Isotonic training, as it’s called, involves two main types of contractions: concentric and eccentric. Arthur Jones’ research made him conclude that eccentric, or negative, contractions were more important for growth. He reasoned that you could contract with more force while lowering a resistance than lifting it. As you may know, muscle fibers are believed to work on the the sliding-filament theory: They slide between each other. It’s also believed that may cause microtrauma in the fibers while they’re stretching the muscles. In other words, the muscles tear. Maybe those theorists in the ’50s got it partly right when they said that training tore down muscles, which caused the muscles to grow through rebuilding.
I had an experience with concentric-only training in 1969. Doug Hepburn, of Vancouver, had been a world weightlifting champion in 1953 and was one of the strongest men of all time. He had invented a special heavy-duty home-training device, and he invited me to train on it. Essentially, the resistance was caused by wooden blocks pressing down on oiled leather, which had a polished steel bar rotating between them. It worked very well and could create plenty of resistance, but only in one direction’concentric. A spring mechanism returned the cable to the starting position, much like mechanisms in window blinds.

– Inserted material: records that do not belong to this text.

$ cat config.mk
export PLATFORM = sky130hd
export DESIGN_NAME = decoder_scan_n_flat
export DESIGN_NICKNAME = d
export VERILOG_FILES = /design/src/rtl/decoder_scan_n_if.sv /design/src/rtl/decoder_scan_n.sv /design/src/flat_wrapper.sv
export SDC_FILE = /design/constraint.sdc
export NUM_CORES = 1
export LEC_CHECK = 0
export ABC_AREA = 1
export CORE_ASPECT_RATIO = 1.25
export CORE_UTILIZATION = 50
export CTS_CLUSTER_DIAMETER = 120
export DETAILED_ROUTE_END_ITERATION = 10
export PLACE_DENSITY = 0.76
export SYNTH_ARGS = -nofsm -noshare
export SYNTH_HDL_FRONTEND = slang
export SYNTH_SLANG_ARGS = --single-unit
$ cat constraint.sdc
create_clock -name clk -period 1.7 [get_ports clk]
set_input_delay 0.425 -clock clk [delete_from_list [all_inputs] [get_ports clk]]
set_output_delay 0.425 -clock clk [all_outputs]
set_load 0.02 [all_outputs]
$ cat src/rtl/decoder_scan_n_if.sv
// Bundle of control inputs and decoded outputs for decoder_scan_n.
// The master drives enable/mode/select/divisor; the slave returns the
// registered one-hot lines, their index and the scan wrap pulse.
interface decoder_scan_n_if #(
  parameter int SEL_W = 3,
  parameter int DIV_W = 8
);
  localparam int N = 1 << SEL_W;

  logic             en;
  logic             mode;
  logic [SEL_W-1:0] sel;
  logic [DIV_W-1:0] div;
  logic [N-1:0]     d;
  logic [SEL_W-1:0] idx;
  logic             wrap;

  modport master (
    output en, mode, sel, div,
    input  d, idx, wrap
  );

  modport slave (
    input  en, mode, sel, div,
    output d, idx, wrap
  );
endinterface

$ cat src/rtl/decoder_scan_n.sv
// Registered SEL_W -> 2**SEL_W one-hot decoder with selectable polarity.
// DIRECT mode decodes the select input; SCAN mode steps the active line
// from a prescaled counter with a runtime divisor (period = div+1 clocks).
// All outputs are flops updated on the same edge, so d always matches idx.
module decoder_scan_n #(
  parameter int SEL_W      = 3,
  parameter int DIV_W      = 8,
  parameter bit ACTIVE_LOW = 1'b0
) (
  input  logic            clk,
  input  logic            rst,
  decoder_scan_n_if.slave bus
);

  localparam int N = 1 << SEL_W;

  // Level every line sits at when not selected; XOR with it sets polarity.
  localparam logic [N-1:0] INACTIVE = {N{ACTIVE_LOW}};

  // Operating state is not stored: it is decoded fresh every cycle.
  typedef enum logic [1:0] {
    OP_OFF,
    OP_DIRECT,
    OP_SCAN
  } op_e;

  op_e              op;
  logic [N-1:0]     d_q,     d_d;
  logic [SEL_W-1:0] idx_q,   idx_d;
  logic [DIV_W-1:0] presc_q, presc_d;
  logic             wrap_q,  wrap_d;

  // One-hot line pattern for a given index, already in output polarity.
  function automatic logic [N-1:0] drive_lines(input logic [SEL_W-1:0] i);
    logic [N-1:0] oh;
    oh    = '0;
    oh[i] = 1'b1;
    return oh ^ INACTIVE;
  endfunction

  // Decode the operating state from enable and mode.
  always_comb begin
    op = OP_OFF;
    if (bus.en) begin
      op = bus.mode ? OP_SCAN : OP_DIRECT;
    end
  end

  // Next-state logic for index, prescaler, lines and wrap pulse.
  // NOTE: every output of this block gets a default first, so no path leaves it unassigned and no latch is inferred.
  always_comb begin
    idx_d   = idx_q;
    presc_d = presc_q;
    wrap_d  = 1'b0;
    d_d     = INACTIVE;
    unique case (op)
      OP_DIRECT: begin
        // Direct load also clears the prescaler, so a later switch to
        // SCAN waits a full div+1 period before its first step.
        idx_d   = bus.sel;
        presc_d = '0;
        d_d     = drive_lines(bus.sel);
      end
      OP_SCAN: begin
        // '>=' rather than '==' so that lowering div below the current
        // count steps on the next edge instead of waiting for a wrap.
        if (presc_q >= bus.div) begin
          presc_d = '0;
          idx_d   = idx_q + SEL_W'(1);
          wrap_d  = &idx_q;
        end else begin
          presc_d = presc_q + DIV_W'(1);
        end
        d_d = drive_lines(idx_d);
      end
      OP_OFF: begin
        // Lines go inactive; index and prescaler hold for resume.
      end
      default: begin
      end
    endcase
  end

  // State and output registers with asynchronous active-high reset.
  // NOTE: sequential state uses non-blocking assignments so every flop samples pre-edge values.
  always_ff @(posedge clk or posedge rst) begin
    if (rst) begin
      d_q     <= INACTIVE;
      idx_q   <= '0;
      presc_q <= '0;
      wrap_q  <= 1'b0;
    end else begin
      d_q     <= d_d;
      idx_q   <= idx_d;
      presc_q <= presc_d;
      wrap_q  <= wrap_d;
    end
  end

  assign bus.d    = d_q;
  assign bus.idx  = idx_q;
  assign bus.wrap = wrap_q;

endmodule
**config.mk**
```make
export PLATFORM = sky130hd
export DESIGN_NAME = rf_alu_datapath
export DESIGN_NICKNAME = d
export VERILOG_FILES = /design/src/rtl/rf_alu_datapath.sv
export SDC_FILE = /design/constraint.sdc
export NUM_CORES = 1
export LEC_CHECK = 0
export ABC_CLOCK_PERIOD_IN_PS = 10700
export CAP_MARGIN = 20
export CELL_PAD_IN_SITES_DETAIL_PLACEMENT = 0
export CELL_PAD_IN_SITES_GLOBAL_PLACEMENT = 2
export CORE_MARGIN = 10
export CORE_UTILIZATION = 44
export DETAILED_ROUTE_END_ITERATION = 10
export GPL_TIMING_DRIVEN = 0
export HOLD_SLACK_MARGIN = 0.1
export PLACE_DENSITY_LB_ADDON = 0.1
export SYNTH_ARGS = -nofsm -noshare
export SYNTH_HDL_FRONTEND = slang
export SYNTH_SLANG_ARGS = --single-unit
```
**constraint.sdc**
```tcl
create_clock -name clk -period 10.7 [get_ports clk]
set_input_delay 2.675 -clock clk [delete_from_list [all_inputs] [get_ports clk]]
set_output_delay 2.675 -clock clk [all_outputs]
set_load 0.02 [all_outputs]
```
**src/rtl/rf_alu_datapath.sv**
```systemverilog
// Register file + ALU datapath that executes one control word per clk cycle.
// Latency: reads/ALU/aBTb combinational; register write and outPort load one cycle.
// Backpressure: none; every control word is consumed in the cycle it is presented.
//
// Ports:
//   clk, reset                     clock and synchronous active-high reset
//   RFSrcMuxSel                    write data select: 0 = ALU result, 1 = constant 1
//   readAddr1/readAddr2/writeAddr  register file addresses (R0 reads as zero)
//   writeEn, outBuf                register write enable, output buffer load enable
//   aluOP                          ALU operation select
//   aBTb                           RData1 > RData2 (unsigned), combinational
//   outPort, outValid              registered output buffer and its one-cycle valid pulse
module rf_alu_datapath #(
    parameter int DATA_WIDTH = 8,
    parameter int RF_DEPTH   = 8
) (
    input  logic                  clk,
    input  logic                  reset,
    input  logic                  RFSrcMuxSel,
    input  logic [2:0]            readAddr1,
    input  logic [2:0]            readAddr2,
    input  logic [2:0]            writeAddr,
    input  logic                  writeEn,
    input  logic                  outBuf,
    input  logic [2:0]            aluOP,
    output logic                  aBTb,
    output logic [DATA_WIDTH-1:0] outPort,
    output logic                  outValid
);

    typedef enum logic [2:0] {
        ALU_ADD  = 3'b000,
        ALU_SUB  = 3'b001,
        ALU_AND  = 3'b010,
        ALU_OR   = 3'b011,
        ALU_XOR  = 3'b100,
        ALU_NOT  = 3'b101,
        ALU_SHL  = 3'b110,
        ALU_PASS = 3'b111
    } alu_op_t;

    logic [DATA_WIDTH-1:0] regs [RF_DEPTH];
    logic [DATA_WIDTH-1:0] rdata1;
    logic [DATA_WIDTH-1:0] rdata2;
    logic [DATA_WIDTH-1:0] alu_result;
    logic [DATA_WIDTH-1:0] wdata;
    alu_op_t               op;

    // R0 is forced to zero on the read side, so its storage is never written.
    assign rdata1 = (readAddr1 == 3'd0) ? '0 : regs[readAddr1];
    assign rdata2 = (readAddr2 == 3'd0) ? '0 : regs[readAddr2];

    assign aBTb = (rdata1 > rdata2);

    assign op = alu_op_t'(aluOP);

    always_comb begin
        alu_result = '0;
        case (op)
            ALU_ADD:  alu_result = rdata1 + rdata2;
            ALU_SUB:  alu_result = rdata1 - rdata2;
            ALU_AND:  alu_result = rdata1 & rdata2;
            ALU_OR:   alu_result = rdata1 | rdata2;
            ALU_XOR:  alu_result = rdata1 ^ rdata2;
            ALU_NOT:  alu_result = ~rdata1;
            ALU_SHL:  alu_result = {rdata1[DATA_WIDTH-2:0], 1'b0};
            ALU_PASS: alu_result = rdata1;
            default:  alu_result = '0;
        endcase
    end

    assign wdata = RFSrcMuxSel ? {{(DATA_WIDTH-1){1'b0}}, 1'b1} : alu_result;

    // No write bypass: a same-cycle read of writeAddr sees the old contents.
    always_ff @(posedge clk) begin
        if (reset) begin
            for (int i = 0; i < RF_DEPTH; i++) begin
                regs[i] <= '0;
            end
        end else if (writeEn && (writeAddr != 3'd0)) begin
            regs[writeAddr] <= wdata;
        end
    end

    // outPort captures pre-write RData1 because rdata1 is sampled at the same edge.
    always_ff @(posedge clk) begin
        if (reset) begin
            outPort  <= '0;
            outValid <= 1'b0;
        end else begin
            outValid <= outBuf;
            if (outBuf) begin
                outPort <= rdata1;
            end
        end
    end

endmodule
```
After elaboration in Yosys (flattened, before gate mapping)
Memory sizes are Yosys's and may differ from the RTL's.
Index checks and enable logic that the tools add are counted.
Widths: inputs -> output; s select.
{"block": "totals", "ff_bits": 9, "mem_bits_rw": 64, "inputBits": 17, "output_inout_bits": 10, "wordCells": 35, "n_memories": 1}
{"block": "op_classes", "add_sub_neg": 2, "order_cmp": 1, "eq_ne": 7, "n_mux": 12, "bitwise": 4, "reduce_logical": 6}
{"memory": "regs", "words": 8, "word_bits": 8, "rd": 2, "rd_clocked_by_memory_dff": 0, "wr": 8, "line": "42", "source": "logic [DATA_WIDTH-1:0] regs [RF_DEPTH];"}
{"operator": "$pmux 8 s8", "count": 1}
{"operator": "$mux 8", "count": 4}
{"operator": "$eq 3x3->1 const B", "count": 4}
{"operator": "$logic_not 3->1", "count": 3}
{"operator": "$add 8x8->8", "count": 1}
{"operator": "$and 8x8->8", "count": 1}
{"operator": "$gt 8x8->1", "count": 1}
{"operator": "$not 8->8", "count": 1}
{"operator": "$or 8x8->8", "count": 1}
{"operator": "$reduce_or 8->1", "count": 1}
{"operator": "$sub 8x8->8", "count": 1}
{"operator": "$xor 8x8->8", "count": 1}
{"operator": "$eq 3x2->1 const B", "count": 2}
{"operator": "$mux 1", "count": 6}
{"operator": "$eq 3x1->1 const B", "count": 1}
{"operator": "$mux 3", "count": 1}
{"operator": "$reduce_bool 3->1", "count": 1}
{"operator": "$logic_and 1x1->1", "count": 1}

Logic depth before layout (Yosys ltp)
Gate-level depths: netlist of the first run.
{"block": "depth", "ltp_word": 7, "mapped_depth": 16, "depth_no_buf": 14}

Worst setup path before layout of the first run
OpenSTA, ideal clock, no wires.
{"block": "synth_timing", "path_type": "input to output", "from": "input readAddr2[1]", "to": "output aBTb", "arrival_ns": 5.458, "required_time_ns": 8.025, "path_slack_ns": 2.567, "cell_stages": 13, "path_buffers": 2, "cell_sequence": "clkbuf_1 clkbuf_1 a21oi_1 a221o_1 inv_1 ha_1 inv_1 fa_1 a211oi_1 o21bai_1 a21oi_1 o21ai_0 o311a_1"}
{"block": "synth_between", "elab_chain_cells": 3, "elab_cells_between_ends": 4, "cone_classes": "1 x order compare; 1 x mux; 1 x reduce/logical; 1 x memory"}
{"element": "start, declared", "line": "21", "source": "input logic [2:0] readAddr2,"}
{"element": "$mem_v2 8x8 / $logic_not 3->1 (equally long branches)"}
{"element": "$mux 8 *", "line": "51", "source": "assign rdata2 = (readAddr2 == 3'd0) ? '0 : regs[readAddr2];"}
{"element": "$gt 8x8->1 *", "line": "53", "source": "assign aBTb = (rdata1 > rdata2);"}
{"element": "end, declared", "line": "26", "source": "output logic aBTb,"}
Every way passes the cells marked *; elsewhere a longest branch is shown, timed or not.

Worst setup path after layout of the first run
Same ends and word-level chain as after synthesis.

==> results of run 1 <==
[layout make-up]
class	instances	share of cell area, %
multi-input cells	366	47.9
flip-flops and latches	73	35.8
clock buffers	9	3.83
repair buffers	22	3.75
well taps	143	3.04
plain buffers	28	2.43
inverters	28	1.79
clock inverters	6	1.53
[stage by stage]
| stage | power (mW) | worst slack, ps |
|---|---|---|
| after floorplan | 0.496 | 2570 |
| after CTS | 0.884 | 1230 |
| after detailed placement | 0.560 | 1250 |
| after global placement | 0.559 | 1250 |
| final | 0.882 | 1210 |
| after global routing | 0.919 | 1000 |
[power groups by stage]
stage               sequential [mW]  combinational, mW  clock (mW)
finish                        0.332              0.224       0.326
global route                  0.334              0.245       0.340
CTS                           0.332              0.224       0.328
detailed placement            0.338              0.222           0
global placement              0.338              0.222           0
floorplan                     0.338              0.158           0
[critical path, stage by stage]
cell             delay [ps]
clkbuf_1                320
clkbuf_1                600
a21oi_1                 430
a221o_1                 450
inv_1                    90
ha_1                    170
inv_1                    60
fa_1                    500
a211oi_1                330
o21bai_1                150
a21oi_1                 240
o21ai_0                 110
o311a_1                 120
clkdlybuf4s50_1         540
[cell usage after synthesis, drive strengths merged (9+ instances only)]
| cell type | number |
|---|---|
| clkbuf | 16 |
| nor2b | 16 |
| mux2 | 10 |
| edfxtp | 64 |
| nor3 | 25 |
| inv | 28 |
| buf | 12 |
| a211oi | 9 |
| nor2 | 63 |
| o21ai | 25 |
| dfxtp | 9 |
| mux2i | 25 |
| a21oi | 19 |
| ha | 24 |
| mux4 | 13 |
| a221oi | 10 |
| a221o | 9 |
| nand2 | 24 |
| xnor2 | 13 |
| o21bai | 10 |
[routing by layer]
metal,track usage [%],part of all wire [%]
met5,0,0
met4,4.44,1.4
met3,3.02,6.8
met2,28.5,47
met1,24.9,45
[registers in the layout, summed over array words and instances, names as in the netlist]
name	flops
outPort	8
regs	64
outValid	1
[kinds of logic after synthesis]
kind of cell | Yosys count | share of synthesized area [%]
AO/OA/AOI/OAI | 108 | 17.0
XOR/XNOR | 14 | 2.53
adder cells (fa/ha/maj) | 26 | 6.62
buffers and inverters | 56 | 4.82
flip-flops | 73 | 40.9
multiplexers | 48 | 12.8
other | 1 | 0.0730
AND/OR/NAND/NOR | 162 | 15.2
[worst max path at each step]
stage                       to  slack [ps]  cells past startpoint
after floorplan           aBTb        2570                     13
after global routing      aBTb        1000                     14
final                     aBTb        1210                     14
after global placement    aBTb        1250                     14
after detailed placement  aBTb        1250                     14
after CTS                 aBTb        1230                     14
==> impl_metrics.tcl, run 1 <==
set metrics [dict create \
    grt_pass1_wl_mm 22.6 \
    setup_viol 0 \
    yosysWarnings 0 \
    period_share_pct 88.7 \
    routed_via_density 5.97 \
    whs_ps 488 \
    dieHeight_um 128 \
    power_frac_comb_pct 25.3 \
    die_x_um 128 \
    ys_seq_elements 73 \
    synth_enable_flop_cells 64 \
    utilization_pct 51.5 \
    floorplan.initialDensity_pct 45.0 \
    port_buffers 22 \
    status "finished clean" \
    htree_levels 3 \
    path_clk_slew_ps 60 \
    hp-start "outPort[4]" \
    num_rows 39 \
    grt_max_degree 14 \
    drt_pass1_iterations 5 \
    overflow 0 \
    reg2reg_to "regs[6][6]" \
    yosysTopAreaCell "edfxtp_1" \
    clockBufferDepth 2 \
    ant_nets 0 \
    gp_congestion 0.853 \
    power_frac_clock_pct 37.0 \
    route.detailed.drc 0 \
    setup_tns_ps 0 \
    fin_skew_ps 6.42 \
    die_area_um2 16400 \
    layoutNonFillerInstCount 675 \
    rsz0062_at_grt "no" \
    cp.arrival_ps 6820 \
    post_dp_cell_area_um2 5560 \
    postCtsHoldBufs 0 \
    yosysTopAreaCellShare_pct 37.4 \
    netlist_top_cells_area "edfxtp_1 (37%), ha_1 (5.8%), mux4_2 (5.7%)" \
    numClockSinks 73 \
    drt-total-wl_mm 14.4 \
    worst-setup-path-type "in -> out" \
    nets 571 \
    power.density_nw_per_um2 150 \
    grt.total_usage_pct 18.0 \
    dpl.hpwl_mm 11.1 \
    multi_input_area_um2 2820 \
    whs_path_depth 2 \
    switching_share_pct 30.1 \
    p_sw_mw 0.265 \
    ys_async_sr_fraction_pct 0 \
    crit_path_end_kind "primary output" \
    core-area_um2 11400 \
    crit_required_ps 8030 \
    reg2reg_slack_ps 7030 \
    fill_cells 1062 \
    finalInstanceArea_um2 5880 \
    cts_resized 0 \
    synth_seq_area_share_pct 40.9 \
    io-pin-count 27 \
    syn_area_um2 5140 \
    synthToLayoutAreaGrowth_pct 14.4 \
    cts_root_buffer "clkbuf_16" \
    maxCapViolCount 0 \
    drt_iter0_drc 376 \
    min_to "outPort[4]" \
    antenna_cells 0 \
    ys_types 65 \
    vdd_drop_max_v 0.0000936 \
    layout_commonest_cell "edfxtp_1" \
    insertion_delay_ps 340 \
    min_path_type "reg -> reg" \
    crit_path_start_kind "input pin" \
    syn_avg_cell_area_um2 10.5 \
    grt_antenna_before_repair 0 \
    vias 4029 \
    ys.flop_type "edfxtp_1" \
    syn_inst 488 \
    ff2ff_path_depth 12 \
    layout_common_cells "edfxtp_1 (64), nor2_1 (62), inv_1 (27)" \
    cts_made_buffers 9 \
    min_period_ps 9490 \
    max_freq_mhz 105 \
    tightest_slew_ps 1040 \
    crit_path_max_fanout 10 \
    p_leak_nw 2.24 \
    hold_viol_final 0 \
    slew-limit-headroom_pct 30.1 \
    regToRegStartpoint "regs[7][0]" \
    p_int_mw 0.617 \
    cts_tree "built" \
    postCtsSetupRepairBufs 0 \
    slew_viol_final 0 \
    startpoint "readAddr2[1]" \
    regArea_um2 2100 \
    dpl.cell_count 660 \
    routedWlPerCell_um 21.3 \
    p_seq_share_pct 37.7 \
    first_global_vias 3985 \
    drive_gt1_share_pct 11.8 \
]
Power figures use the tool's default switching activity.
==> inputs of run 2 (changes only) <==
- CAP_MARGIN: 20 -> 10
- CTS_CLUSTER_DIAMETER: unset -> 80
==> results of run 2 <==
No change in the layout: final DEF, timing and power equal those of run 1.
===== config.mk =====
export PLATFORM = sky130hd
export DESIGN_NAME = coincidence_stimulus_gen
export DESIGN_NICKNAME = d
export VERILOG_FILES = /design/src/rtl/coincidence_stimulus_gen.sv
export SDC_FILE = /design/constraint.sdc
export NUM_CORES = 1
export LEC_CHECK = 0
export ABC_AREA = 1
export CORE_UTILIZATION = 64
export CTS_CLUSTER_SIZE = 10
export DETAILED_ROUTE_END_ITERATION = 8
export GPL_ROUTABILITY_DRIVEN = 0
export PLACE_DENSITY = 0.87
export SLEW_MARGIN = 20
export SYNTH_ARGS = -nofsm -noshare
export SYNTH_HDL_FRONTEND = slang
export SYNTH_SLANG_ARGS = --single-unit
export TNS_END_PERCENT = 100

===== constraint.sdc =====
create_clock -name clk -period 9.3 [get_ports clk]
set_input_delay 1.86 -clock clk [delete_from_list [all_inputs] [get_ports clk]]
set_output_delay 1.86 -clock clk [all_outputs]
set_load 0.02 [all_outputs]

===== src/rtl/coincidence_stimulus_gen.sv =====
// coincidence_stimulus_gen
// Burst generator for leader/follower pulse pairs that drive the button_A/button_B
// inputs of the coincidence path. On start it emits `count` frames. In each frame
// the follower pulse trails the leader pulse by `delay` cycles. All outputs are registered.
module coincidence_stimulus_gen #(
    parameter int CNT_W = 8,
    parameter int PER_W = 16
) (
    input  logic             clk,
    input  logic             rst,
    input  logic             start,
    input  logic             abort,
    input  logic             lead_sel,
    input  logic [CNT_W-1:0] delay,
    input  logic [CNT_W-1:0] width,
    input  logic [PER_W-1:0] period,
    input  logic [CNT_W-1:0] count,
    output logic             pulse_A,
    output logic             pulse_B,
    output logic             busy,
    output logic             done,
    output logic [CNT_W-1:0] pulses_sent
);

    // Frame arithmetic is one bit wider than period, so delay+width+1 cannot overflow.
    localparam int FW = PER_W + 1;

    typedef enum logic [1:0] {S_IDLE, S_RUN, S_DONE} state_t;

    state_t           state_q;
    logic             lsel_q;
    logic [CNT_W-1:0] delay_q;
    logic [CNT_W-1:0] ew_q;
    logic [CNT_W-1:0] count_q;
    logic [CNT_W-1:0] sent_q;
    logic [FW-1:0]    flen_q;
    logic [FW-1:0]    fc_q;
    logic             pulse_a_q;
    logic             pulse_b_q;
    logic             busy_q;
    logic             done_q;

    logic [CNT_W-1:0] ew_d;
    logic [FW-1:0]    min_len_d;
    logic [FW-1:0]    flen_d;
    logic [FW-1:0]    fc_d;
    logic [CNT_W-1:0] sent_d;
    logic [1:0]       pair_start_d;
    logic [1:0]       pair_first_d;
    logic [1:0]       pair_next_d;
    logic             frame_end_d;

    // Returns {A, B} for frame offset fc. lsel=0 means A leads.
    function automatic logic [1:0] pulse_pair(input logic [FW-1:0]    fc,
                                              input logic [CNT_W-1:0] dly,
                                              input logic [CNT_W-1:0] ew,
                                              input logic             lsel);
        logic lead;
        logic fol;
        lead = (fc < FW'(ew));
        fol  = (fc >= FW'(dly)) && (fc < (FW'(dly) + FW'(ew)));
        return lsel ? {fol, lead} : {lead, fol};
    endfunction

    // Clamp the incoming configuration and precompute the next frame step.
    always_comb begin
        ew_d         = (width == '0) ? CNT_W'(1) : width;
        min_len_d    = FW'(delay) + FW'(ew_d) + FW'(1);
        flen_d       = (FW'(period) > min_len_d) ? FW'(period) : min_len_d;
        fc_d         = fc_q + FW'(1);
        sent_d       = sent_q + CNT_W'(1);
        frame_end_d  = (fc_q == (flen_q - FW'(1)));
        pair_start_d = pulse_pair('0, delay, ew_d, lead_sel);
        pair_first_d = pulse_pair('0, delay_q, ew_q, lsel_q);
        pair_next_d  = pulse_pair(fc_d, delay_q, ew_q, lsel_q);
    end

    // Control FSM. Each output register is loaded with the value for the next cycle.
    always_ff @(posedge clk) begin
        if (rst) begin
            state_q   <= S_IDLE;
            fc_q      <= '0;
            sent_q    <= '0;
            pulse_a_q <= 1'b0;
            pulse_b_q <= 1'b0;
            busy_q    <= 1'b0;
            done_q    <= 1'b0;
        end else begin
            case (state_q)
                S_IDLE: begin
                    pulse_a_q <= 1'b0;
                    pulse_b_q <= 1'b0;
                    busy_q    <= 1'b0;
                    done_q    <= 1'b0;
                    if (start) begin
                        lsel_q  <= lead_sel;
                        delay_q <= delay;
                        ew_q    <= ew_d;
                        flen_q  <= flen_d;
                        count_q <= count;
                        sent_q  <= '0;
                        fc_q    <= '0;
                        if (count == '0) begin
                            state_q <= S_DONE;
                            done_q  <= 1'b1;
                        end else begin
                            state_q                <= S_RUN;
                            busy_q                 <= 1'b1;
                            {pulse_a_q, pulse_b_q} <= pair_start_d;
                        end
                    end
                end
                S_RUN: begin
                    if (abort) begin
                        state_q   <= S_IDLE;
                        pulse_a_q <= 1'b0;
                        pulse_b_q <= 1'b0;
                        busy_q    <= 1'b0;
                    end else if (frame_end_d) begin
                        sent_q <= sent_d;
                        if (sent_d == count_q) begin
                            state_q   <= S_DONE;
                            pulse_a_q <= 1'b0;
                            pulse_b_q <= 1'b0;
                            busy_q    <= 1'b0;
                            done_q    <= 1'b1;
                        end else begin
                            fc_q                   <= '0;
                            {pulse_a_q, pulse_b_q} <= pair_first_d;
                        end
                    end else begin
                        fc_q                   <= fc_d;
                        {pulse_a_q, pulse_b_q} <= pair_next_d;
                    end
                end
                default: begin
                    // DONE lasts one cycle. An abort here leads to the same IDLE state.
                    state_q <= S_IDLE;
                    done_q  <= 1'b0;
                end
            endcase
        end
    end

    assign pulse_A     = pulse_a_q;
    assign pulse_B     = pulse_b_q;
    assign busy        = busy_q;
    assign done        = done_q;
    assign pulses_sent = sent_q;

endmodule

I elected to train arms, which have always been hard for me to build. Doug gave me a pretty crazy routine’20 sets of five reps with as much resistance I could handle! I did standing barbell curls for biceps and standing overhead extensions for triceps. I can tell you my arms almost fell off after each workout. Until then I’d never done more than seven sets for a bodypart. The low reps and high resistance made huge demands on my system. I can’t remember exactly, but I think I trained twice a week.
I kept it up for two weeks and put half an inch on my arms. That was excellent progress for someone who’d been training for about 10 years. Most of you know how difficult it is to hit 17-inch biceps. The experiment ended because Doug had to take the machine somewhere to demonstrate it. I’ve always regretted that I wasn’t able to let Doug help me get bigger. He’s highly intelligent and very innovative. Based on my experience, I concluded that concentric contractions do build muscle.
Eccentric contractions cause most of the soreness after training. Research verifies that, but the trouble with doing only eccentric contractions is that you have to get the resistance back to the starting position. You have to have either training partners or a special apparatus. LifeFitness has a wonderful line of electric-resistance machines that allow you to select up to 125 percent eccentric/concentric resistances. Bill Pearl recommends them, and I like them too. Unfortunately, they’re a bit too expensive for most of us. At the moment it hasn’t been established that eccentric training is superior to concentric movements, but we all do both in the gym anyway.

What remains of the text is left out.